This is a weird post and I am not exactly sure how to write it. I find myself contemplating a break from blogging, or at least greatly ratcheting down the amount that I spend writing. It feels like for awhile now I have been too little butter spread across way too much toast. There are so many times I sit down in front of the keyboard in the morning and I have no clue what I am going to talk about, and somewhere along the way a post comes out. The problem is… it isn’t usually a very good one. When I first started blogging I was full of ideas that I felt like I had to get out of my head to keep from bursting. However the rate at which those ideas regenerated was way slower than the time in which it took to drain the well dry. Partially it is that I don’t think what I am doing is all that interesting anymore. I am no longer playing any one game serious enough to be a reasonable source of information about it, and I am not playing enough games to really be any sort of interesting review source. I’ve fallen into this pattern of largely playing whatever I happen to be playing on a much more casual level than I used to, and as a result you see long strings of posts about my activity in Destiny, Diablo 3, Final Fantasy XIV and occasionally World of Warcraft. None of which is filled with that much useful information, nor do I really feel like I have enough personality to carry it off anymore.

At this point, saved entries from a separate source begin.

==> src/rtl/core_pkg.sv <==
// core_pkg: shared register-address types and the per-stage tracking record
// for the 8-register, 5-stage core.
package core_pkg;

  localparam int REG_AW = 3;

  typedef logic [REG_AW-1:0] reg_addr_t;

  // Per-stage record; EX carries every field, later stages a subset.
  typedef struct packed {
    reg_addr_t rs1;
    reg_addr_t rs2;
    reg_addr_t rd;
    logic      regwrite;
    logic      memread;
  } stage_t;

  localparam stage_t STAGE_NOP = '0;

  // A producer rd hits the ID sources; register 0 never counts as a producer.
  function automatic logic src_match(reg_addr_t prod_rd, reg_addr_t rs1,
                                     reg_addr_t rs2, logic uses_rs2);
    return (prod_rd != '0) && ((prod_rd == rs1) || (uses_rs2 && (prod_rd == rs2)));
  endfunction

endpackage

==> src/rtl/hazard_track_if.sv <==
// hazard_track_if: ID-stage inputs, memory wait and the tracked/hazard outputs
// exchanged between the core pipeline (master) and hazard_track (slave).
interface hazard_track_if
  import core_pkg::*;
#(
  parameter int CNT_W = 16
) ();

  reg_addr_t        rs1;
  reg_addr_t        rs2;
  reg_addr_t        rd;
  logic             RegWrite;
  logic             MemRead;
  logic             UsesRs2;
  logic             Branch;
  logic             mem_wait;

  reg_addr_t        rs1EX;
  reg_addr_t        rs2EX;
  reg_addr_t        rdEX;
  reg_addr_t        rdMEM;
  reg_addr_t        rdWB;
  logic             RegWriteEX;
  logic             RegWriteMEM;
  logic             RegWriteWB;
  logic             MemReadEX;
  logic             MemReadMEM;
  logic             stall;
  logic             bubble;
  logic [CNT_W-1:0] stall_cycles;

  modport master (
    output rs1, rs2, rd, RegWrite, MemRead, UsesRs2, Branch, mem_wait,
    input  rs1EX, rs2EX, rdEX, rdMEM, rdWB,
    input  RegWriteEX, RegWriteMEM, RegWriteWB, MemReadEX, MemReadMEM,
    input  stall, bubble, stall_cycles
  );

  modport slave (
    input  rs1, rs2, rd, RegWrite, MemRead, UsesRs2, Branch, mem_wait,
    output rs1EX, rs2EX, rdEX, rdMEM, rdWB,
    output RegWriteEX, RegWriteMEM, RegWriteWB, MemReadEX, MemReadMEM,
    output stall, bubble, stall_cycles
  );

endinterface

==> src/rtl/hazard_track_detect.sv <==
// hazard_detect: combinational load-use and branch-operand hazard terms.
// Optional macro BRANCH_STALL_EN enables the branch hazard; without it br_o=0.
module hazard_detect
  import core_pkg::*;
(
  input  stage_t    ex_i,
  input  reg_addr_t mem_rd_i,
  input  logic      mem_regwrite_i,
  input  logic      mem_memread_i,
  input  reg_addr_t rs1_i,
  input  reg_addr_t rs2_i,
  input  logic      uses_rs2_i,
  input  logic      branch_i,
  output logic      lu_o,
  output logic      br_o
);

  // A load in EX whose result an ID source needs cannot be forwarded in time.
  assign lu_o = ex_i.memread & ex_i.regwrite &
                src_match(ex_i.rd, rs1_i, rs2_i, uses_rs2_i);

`ifdef BRANCH_STALL_EN
  // Branches compare in ID: any producer in EX, or a load still in MEM, must
  // advance one more stage before its value can reach the comparator.
  assign br_o = branch_i &
                ((ex_i.regwrite & src_match(ex_i.rd, rs1_i, rs2_i, uses_rs2_i)) |
                 (mem_memread_i & mem_regwrite_i &
                  src_match(mem_rd_i, rs1_i, rs2_i, uses_rs2_i)));
`else
  // Branch operands are scheduled far enough from producers by the toolchain.
  assign br_o = 1'b0;
  wire unused_br_inputs = &{1'b0, branch_i, mem_rd_i, mem_regwrite_i, mem_memread_i};
`endif

endmodule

I am not really sure what this means, but it all feels like I am forcing the daily blog to be a thing right now. In truth my blog was never really known for the quality of content, but more the quantity and I guess on some level that is a little bit depressing. Talking a lot without saying anything meaningful is not exactly my favorite thing. I know that I don’t want to do anything like nuke the blog from orbit… I am more the sort to simply let something rot on a server forever rather than delete it. The problem that I am having is that I wish I could blog with regularity… but also only do it when I have something worth talking about. I am not entirely certain if I am capable of doing something… but doing it intermittently. My life tends to be a series of routines, and once one is abandoned it tends to be gone forever. I am hoping that I can figure out how to blog when I actually want to be blogging rather than out of some sense of obligation or devotion depending on which day it is. It is my hope that by backing off from forcing myself to do this every morning… that I might be able to get some of my creativity back. I have this weird problem with when something feels like a job… it ruins the fun for me. There was a period of time when I used to love development… and now it is largely something I do to get a paycheck. Similarly I used to love sitting down in the morning and baring my soul for you all… but over time that too has started to feel like a job.
Here is hoping I can figure out a way to keep doing this blog… but recapture some of the fun. Regardless from this post forward we are entering a new phase of my blogging. If I have something to say I will say it. If I don’t however I will just peacefully drink my coffee in the morning and do something else.